Thank you Kristina, for Sharing this!

6:42AM PDT on May 20, 2012

Very individual decisions to make

6:43PM PST on Jan 17, 2012

Appreciate the articles you write on this topic, you've helped me understand an autistic adult in my life.

5:46PM PST on Jan 16, 2012

1:59AM PST on Jan 15, 2012

Thanks for working for the autistic people.

12:17AM PST on Jan 3, 2012

really is inspiring.. Love Autism..

7:45AM PST on Dec 30, 2011

Thank you for the article...

6:05PM PST on Dec 29, 2011

don't know if this has been written about, but i bought a bottle of 'one hope' wine at stater bros. as a gift. 50% of the profits from the cabernet sauvignon go toward an autism charity.

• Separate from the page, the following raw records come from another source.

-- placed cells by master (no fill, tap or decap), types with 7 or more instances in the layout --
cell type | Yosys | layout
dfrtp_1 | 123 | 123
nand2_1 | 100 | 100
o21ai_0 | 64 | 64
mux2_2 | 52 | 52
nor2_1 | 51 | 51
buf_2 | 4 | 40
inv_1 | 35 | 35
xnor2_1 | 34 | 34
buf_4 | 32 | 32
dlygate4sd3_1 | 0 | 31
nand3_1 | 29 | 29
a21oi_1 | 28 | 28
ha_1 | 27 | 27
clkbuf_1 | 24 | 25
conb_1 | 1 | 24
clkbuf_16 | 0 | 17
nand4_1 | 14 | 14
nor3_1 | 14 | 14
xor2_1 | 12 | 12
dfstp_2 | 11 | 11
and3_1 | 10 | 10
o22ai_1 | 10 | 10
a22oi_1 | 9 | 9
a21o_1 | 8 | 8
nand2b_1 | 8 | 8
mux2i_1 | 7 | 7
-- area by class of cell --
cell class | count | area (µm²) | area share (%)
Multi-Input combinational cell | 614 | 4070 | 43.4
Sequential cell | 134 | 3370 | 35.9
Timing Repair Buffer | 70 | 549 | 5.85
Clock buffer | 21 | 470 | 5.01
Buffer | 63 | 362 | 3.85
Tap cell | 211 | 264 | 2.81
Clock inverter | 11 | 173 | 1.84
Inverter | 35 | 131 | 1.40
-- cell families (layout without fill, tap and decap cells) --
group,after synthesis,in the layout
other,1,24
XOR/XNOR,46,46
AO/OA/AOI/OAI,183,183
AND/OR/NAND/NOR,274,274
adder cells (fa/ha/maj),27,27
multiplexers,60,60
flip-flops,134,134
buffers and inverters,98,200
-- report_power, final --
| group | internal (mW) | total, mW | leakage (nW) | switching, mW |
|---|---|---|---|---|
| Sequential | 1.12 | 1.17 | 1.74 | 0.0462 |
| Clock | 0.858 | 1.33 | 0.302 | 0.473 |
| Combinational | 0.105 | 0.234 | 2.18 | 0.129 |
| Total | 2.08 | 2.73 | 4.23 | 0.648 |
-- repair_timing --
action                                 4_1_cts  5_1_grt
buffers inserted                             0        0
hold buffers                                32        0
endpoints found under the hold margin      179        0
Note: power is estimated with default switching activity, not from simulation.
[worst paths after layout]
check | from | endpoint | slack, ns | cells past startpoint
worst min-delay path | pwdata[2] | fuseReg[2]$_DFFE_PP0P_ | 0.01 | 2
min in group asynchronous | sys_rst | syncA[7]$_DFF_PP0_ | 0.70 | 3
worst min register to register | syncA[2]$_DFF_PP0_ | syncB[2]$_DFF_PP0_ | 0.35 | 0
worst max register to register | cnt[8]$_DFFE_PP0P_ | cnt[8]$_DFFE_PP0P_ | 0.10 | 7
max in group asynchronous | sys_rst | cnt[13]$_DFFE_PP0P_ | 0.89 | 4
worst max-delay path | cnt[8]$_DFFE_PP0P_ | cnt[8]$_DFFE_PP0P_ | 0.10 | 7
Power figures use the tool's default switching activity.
==> src/rrf_pkg.sv <==
package rrf_pkg;
  // factory parameter set
  localparam logic [15:0] DEF_ADDR   = 16'h0000;
  localparam logic [7:0]  DEF_CHAN   = 8'h12;
  localparam logic [7:0]  DEF_NETWORK_IDENT  = 8'h00;
  // 9600 baud, 8N1, 2.4 kbps air rate
  localparam logic [7:0]  DEF_SERIAL = 8'h62;
  localparam logic [7:0]  DEF_OPTION = 8'h00;
  localparam logic [15:0] DEF_KEY    = 16'h0000;
  // option byte lives at index 06H, repeater enable in bit 5
  localparam logic [7:0]  OPT_REG_IDX = 8'h06;
  localparam int          REP_BIT     = 5;
  localparam logic [7:0]  CHAN_MAX    = 8'h50;
  // mode pin codes
  localparam logic [1:0]  MODE_NORMAL = 2'h0;
  localparam logic [1:0]  MODE_WOR    = 2'h1;
  localparam logic [1:0]  MODE_CFG    = 2'h2;
  localparam logic [1:0]  MODE_SLEEP  = 2'h3;
  // timing
  localparam int CLK_KHZ    = 25000;
  localparam int RELOAD_US  = 20;
  localparam int RELOAD_CYC = (RELOAD_US * CLK_KHZ) / 1000;
  localparam int ECHO_US    = 40;
  localparam int ECHO_CYC   = (ECHO_US * CLK_KHZ) / 1000;
  localparam int CNT_W      = 11;
  // fifo word: {last, network ident, data}
  localparam int FIFO_W     = 17;
  localparam int FIFO_D     = 32;
  localparam int LVL_W      = 6;
  typedef enum logic [1:0] {RX_HEAD, RX_FWD, RX_DELIV, RX_DROP} rrf_rx_e;
endpackage : rrf_pkg
`src/core/ufc_params.svh`:
```
// constants for the serial port flow control and dma request block
// assumes the includer wants plain macros, no processes
`ifndef UFC_PARAMS_SVH
`define UFC_PARAMS_SVH
`define UFC_FIFO_DEPTH 16
`define UFC_CNT_W 5
`define UFC_RX_CHAR_W 12
`define UFC_TX_CHAR_W 8
`define UFC_CR_CLEAR_FLOW_ENABLE_BIT 15
`define UFC_CR_REQUEST_FLOW_ENABLE_BIT 14
`define UFC_LVL_W 3
`define UFC_IFLS_RESET 6'h12
`endif

```
`src/core/ufc_pkg.sv`:
```
// types shared by the flow control and dma request block
// assumes the params header is on the include path
package ufc_pkg;
    typedef enum logic [2:0] {
        UFC_TX_IDLE = 3'b001,
        UFC_TX_SEND = 3'b010,
        UFC_TX_HALT = 3'b100
    } ufc_tx_state_e;
    typedef logic [4:0] ufc_cnt_t;
endpackage

```
`src/core/ufc_sync.sv`:
```
// two-flop synchroniser for a pin input
// assumes a single clock domain, asynchronous active-low reset
`timescale 1ns/1ps
module ufc_sync #(
    parameter logic RESET_VAL = 1'b1
) (
    input wire logic clk_i,
    input wire logic rst_n_i,
    input wire logic d_i,
    output logic q_o
);
    logic meta_reg;
    logic q_reg;
    always_ff @(posedge clk_i or negedge rst_n_i) begin
        if (!rst_n_i) begin
            meta_reg <= RESET_VAL;
            q_reg <= RESET_VAL;
        end else begin
            meta_reg <= d_i;
            q_reg <= meta_reg;
        end
    end
    assign q_o = q_reg;
endmodule

```
`src/core/ufc_dma_req.sv`:
```
// one dma request output with clear handshake
// assumes clear is synchronous to the same clock
`timescale 1ns/1ps
module ufc_dma_req (
    input wire logic clk_i,
    input wire logic rst_n_i,
    input wire logic allow_i,
    input wire logic cond_i,
    input wire logic clear_i,
    output logic req_o
);
    logic req_reg;
    logic wait_reg;
    // wait for clear to drop before rearming
    always_ff @(posedge clk_i or negedge rst_n_i) begin
        if (!rst_n_i) begin
            wait_reg <= 1'b0;
        end else if (clear_i) begin
            wait_reg <= 1'b1;
        end else if (!clear_i) begin
            wait_reg <= 1'b0;
        end
    end
    always_ff @(posedge clk_i or negedge rst_n_i) begin
        if (!rst_n_i) begin
            req_reg <= 1'b0;
        end else if (!allow_i || clear_i) begin
            req_reg <= 1'b0;
        end else if (!req_reg && !wait_reg) begin
            req_reg <= cond_i;
        end
    end
    assign req_o = req_reg;
endmodule

```
`src/core/ufc_flow_dma.sv`:
```
// modem pins, hardware flow control and dma requests of a serial port
// assumes fifo counts, tx engine handshake and error interrupt come from
// logic on CLK_I; modem pins are asynchronous and synchronised here
//
// Notes on behaviour
// - terminal or communication role pin meaning
// - control bits 15, 14 enable gating
// - request-to-send asserted below rx watermark
// - request-to-send reasserts when fill drops
// - without rts control, receive until full
// - clear-to-send sampled before each character
// - clear drop: finish character, then halt
// - no cts control: send until empty
// - rx single request when fifo nonempty
// - rx burst request at or above watermark
// - tx single request when space exists
// - tx burst request at or below tx watermark
// - trigger points follow level selection
// - request holds until matching clear
// - single and burst requests independent
// - disable or dma enable off drops requests
// - no burst requests with fifos disabled
// - stop-on-error masks rx requests
// - all dma signals on bus clock
`timescale 1ns/1ps
`include "ufc_params.svh"
module ufc_flow_dma #(
    parameter int DEPTH = `UFC_FIFO_DEPTH
) (
    // clock and reset
    input wire logic CLK_I,
    input wire logic RST_N_I,
    // control bits
    input wire logic [15:0] PORT_CONTROL_REG_I,
    input wire logic PORT_ENABLE_I,
    input wire logic DCE_MODE_I,
    input wire logic FIFO_ENABLE_I,
    input wire logic [5:0] FIFO_LEVEL_SELECT_REG_I,
    input wire logic RX_DMA_ENABLE_I,
    input wire logic TX_DMA_ENABLE_I,
    input wire logic DMA_STOP_ON_ERROR_I,
    input wire logic RX_ERROR_INTERRUPT_I,
    // software modem outputs
    input wire logic SW_RTS_I,
    input wire logic SW_DTR_I,
    input wire logic SW_OUT1_I,
    input wire logic SW_OUT2_I,
    // fifo fill levels
    input wire logic [`UFC_CNT_W-1:0] RX_COUNT_I,
    input wire logic [`UFC_CNT_W-1:0] TX_COUNT_I,
    // transmit engine handshake and receive accept
    input wire logic TX_CHAR_DONE_I,
    output logic TX_START_O,
    output logic TX_BUSY_O,
    output logic RX_ACCEPT_O,
    // modem pins
    input wire logic CLEAR_TO_SEND_N_I,
    input wire logic DATA_SET_READY_N_I,
    input wire logic CARRIER_DETECT_N_I,
    input wire logic RING_INDICATOR_N_I,
    output logic REQUEST_TO_SEND_N_O,
    output logic TERMINAL_READY_N_O,
    output logic AUX_OUT_ONE_N_O,
    output logic AUX_OUT_TWO_N_O,
    // modem status seen by software, active high
    output logic [3:0] MODEM_STATUS_O,
    // dma
    input wire logic RX_REQUEST_CLEAR_I,
    input wire logic TX_REQUEST_CLEAR_I,
    output logic RX_SINGLE_REQUEST_O,
    output logic RX_BURST_REQUEST_O,
    output logic TX_SINGLE_REQUEST_O,
    output logic TX_BURST_REQUEST_O
);
    if (DEPTH != 16) begin : g_depth_check
        $error("ufc_flow_dma: trigger table serves a depth of 16 only");
    end

    ////////////////////////////////////////////////////////////////////////
    // level decode

    function automatic logic [`UFC_CNT_W-1:0] lvl_fill(input logic [2:0] sel);
        unique case (sel)
            3'h0: lvl_fill = 5'h02;
            3'h1: lvl_fill = 5'h04;
            3'h2: lvl_fill = 5'h08;
            3'h3: lvl_fill = 5'h0C;
            3'h4: lvl_fill = 5'h0E;
            default: lvl_fill = 5'h08;
        endcase
    endfunction

    logic [`UFC_CNT_W-1:0] rx_wm;
    logic [`UFC_CNT_W-1:0] tx_wm;
    logic [`UFC_CNT_W-1:0] tx_empty_cnt;
    logic cts_en;
    logic rts_en;
    assign rx_wm = lvl_fill(FIFO_LEVEL_SELECT_REG_I[5:3]);
    // tx trigger on empty locations: 14 empty means fill of 2 or less
    assign tx_wm = lvl_fill(FIFO_LEVEL_SELECT_REG_I[2:0]);
    assign tx_empty_cnt = 5'(DEPTH) - TX_COUNT_I;
    assign cts_en = PORT_CONTROL_REG_I[`UFC_CR_CLEAR_FLOW_ENABLE_BIT];
    assign rts_en = PORT_CONTROL_REG_I[`UFC_CR_REQUEST_FLOW_ENABLE_BIT];

    ////////////////////////////////////////////////////////////////////////
    // pin synchronisers

    logic cts_n_s;
    logic dsr_n_s;
    logic dcd_n_s;
    logic ri_n_s;
    ufc_sync u_sync_cts (.clk_i(CLK_I), .rst_n_i(RST_N_I), .d_i(CLEAR_TO_SEND_N_I),
        .q_o(cts_n_s));
    ufc_sync u_sync_dsr (.clk_i(CLK_I), .rst_n_i(RST_N_I), .d_i(DATA_SET_READY_N_I),
        .q_o(dsr_n_s));
    ufc_sync u_sync_dcd (.clk_i(CLK_I), .rst_n_i(RST_N_I), .d_i(CARRIER_DETECT_N_I),
        .q_o(dcd_n_s));
    ufc_sync u_sync_ri (.clk_i(CLK_I), .rst_n_i(RST_N_I), .d_i(RING_INDICATOR_N_I),
        .q_o(ri_n_s));

    ////////////////////////////////////////////////////////////////////////
    // modem roles

    logic [3:0] modem_status_reg;
    logic dtr_n_reg;
    logic out1_n_reg;
    logic out2_n_reg;
    always_ff @(posedge CLK_I or negedge RST_N_I) begin
        if (!RST_N_I) begin
            modem_status_reg <= 4'h0;
            dtr_n_reg <= 1'b1;
            out1_n_reg <= 1'b1;
            out2_n_reg <= 1'b1;
        end else begin
            // bits: 0 cts/rts, 1 dsr/dtr, 2 dcd, 3 ri
            modem_status_reg <= {~ri_n_s & ~DCE_MODE_I, ~dcd_n_s & ~DCE_MODE_I,
                ~dsr_n_s, ~cts_n_s};
            dtr_n_reg <= ~SW_DTR_I;
            out1_n_reg <= ~SW_OUT1_I;
            out2_n_reg <= ~SW_OUT2_I;
        end
    end
    assign MODEM_STATUS_O = modem_status_reg;
    assign TERMINAL_READY_N_O = dtr_n_reg;
    assign AUX_OUT_ONE_N_O = out1_n_reg;
    assign AUX_OUT_TWO_N_O = out2_n_reg;

    ////////////////////////////////////////////////////////////////////////
    // rts flow control

    logic rts_n_reg;
    logic rx_full;
    assign rx_full = (RX_COUNT_I >= (FIFO_ENABLE_I ? 5'(DEPTH) : 5'h01));
    always_ff @(posedge CLK_I or negedge RST_N_I) begin
        if (!RST_N_I) begin
            rts_n_reg <= 1'b1;
        end else if (rts_en) begin
            rts_n_reg <= ~(RX_COUNT_I < rx_wm);
        end else begin
            rts_n_reg <= ~SW_RTS_I;
        end
    end
    assign REQUEST_TO_SEND_N_O = rts_n_reg;
    assign RX_ACCEPT_O = PORT_ENABLE_I && !rx_full;

    ////////////////////////////////////////////////////////////////////////
    // cts gating of the transmitter

    ufc_pkg::ufc_tx_state_e tx_state_reg;
    ufc_pkg::ufc_tx_state_e tx_state_next;
    logic tx_go;
    assign tx_go = PORT_ENABLE_I && (TX_COUNT_I != 5'h00) && (!cts_en || !cts_n_s);
    always_comb begin
        tx_state_next = tx_state_reg;
        unique case (tx_state_reg)
            ufc_pkg::UFC_TX_IDLE: begin
                if (tx_go) begin
                    tx_state_next = ufc_pkg::UFC_TX_SEND;
                end
            end
            ufc_pkg::UFC_TX_SEND: begin
                if (TX_CHAR_DONE_I) begin
                    tx_state_next = (cts_en && cts_n_s) ? ufc_pkg::UFC_TX_HALT
                        : ufc_pkg::UFC_TX_IDLE;
                end
            end
            ufc_pkg::UFC_TX_HALT: begin
                if (!cts_en || !cts_n_s) begin
                    tx_state_next = ufc_pkg::UFC_TX_IDLE;
                end
            end
            default: tx_state_next = ufc_pkg::UFC_TX_IDLE;
        endcase
    end
    always_ff @(posedge CLK_I or negedge RST_N_I) begin
        if (!RST_N_I) begin
            tx_state_reg <= ufc_pkg::UFC_TX_IDLE;
        end else begin
            tx_state_reg <= tx_state_next;
        end
    end
    assign TX_START_O = (tx_state_reg == ufc_pkg::UFC_TX_IDLE) && tx_go;
    assign TX_BUSY_O = (tx_state_reg == ufc_pkg::UFC_TX_SEND);

    ////////////////////////////////////////////////////////////////////////
    // dma requests

    logic rx_allow;
    logic tx_allow;
    logic rx_single_cond;
    logic rx_burst_cond;
    logic tx_single_cond;
    logic tx_burst_cond;
    assign rx_allow = PORT_ENABLE_I && RX_DMA_ENABLE_I
        && !(DMA_STOP_ON_ERROR_I && RX_ERROR_INTERRUPT_I);
    assign tx_allow = PORT_ENABLE_I && TX_DMA_ENABLE_I;
    assign rx_single_cond = (RX_COUNT_I != 5'h00);
    assign rx_burst_cond = FIFO_ENABLE_I && (RX_COUNT_I >= rx_wm);
    assign tx_single_cond = (TX_COUNT_I < (FIFO_ENABLE_I ? 5'(DEPTH) : 5'h01));
    assign tx_burst_cond = FIFO_ENABLE_I && (tx_empty_cnt >= 5'(DEPTH) - tx_wm);

    ufc_dma_req u_rx_single (.clk_i(CLK_I), .rst_n_i(RST_N_I), .allow_i(rx_allow),
        .cond_i(rx_single_cond), .clear_i(RX_REQUEST_CLEAR_I), .req_o(RX_SINGLE_REQUEST_O));
    ufc_dma_req u_rx_burst (.clk_i(CLK_I), .rst_n_i(RST_N_I),
        .allow_i(rx_allow && FIFO_ENABLE_I), .cond_i(rx_burst_cond),
        .clear_i(RX_REQUEST_CLEAR_I), .req_o(RX_BURST_REQUEST_O));
    ufc_dma_req u_tx_single (.clk_i(CLK_I), .rst_n_i(RST_N_I), .allow_i(tx_allow),
        .cond_i(tx_single_cond), .clear_i(TX_REQUEST_CLEAR_I), .req_o(TX_SINGLE_REQUEST_O));
    ufc_dma_req u_tx_burst (.clk_i(CLK_I), .rst_n_i(RST_N_I),
        .allow_i(tx_allow && FIFO_ENABLE_I), .cond_i(tx_burst_cond),
        .clear_i(TX_REQUEST_CLEAR_I), .req_o(TX_BURST_REQUEST_O));
endmodule

```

3:25PM PST on Dec 29, 2011

My oldest child, now 21, has Asperger's and has recently graduated from school, in Computer-Assisted Drawing. He is starting to look for a job, maybe an appartment (not too far from our place, at first!), and eventually, he wants to get married and have children. He already has the kids' names picked out! But, he's taking it very slowly to choose between the few girls that sometimes call. They go out to museums, comic book conventions, movies... but that's it for now. I think it's simply because he takes dating more seriously than "regular" young men, like he realizes that there is more of a challenge in it than in friendship...

To take some of the pressure off, we discuss "scenarios", like "the step-by-step way of asking a friend to the movie"; 1) you call or text at least 2 days in advance; 2) you have to have the movie listings handy when you call; 3) offer a choice of movies you would like to see, in case she doesn't want to see the particular movie you chose; 4) decide together at which theatre and at what time you're going to meet; 5) etc. He seems to appreciate that. Who knows? Maybe, one day, we'll go through "the step-by-step way of driving your wife to the birthing center when she's about to give birth"...?

5:46PM PST on Dec 27, 2011

Thank you, Dr. Chew, for your work for the autistic people.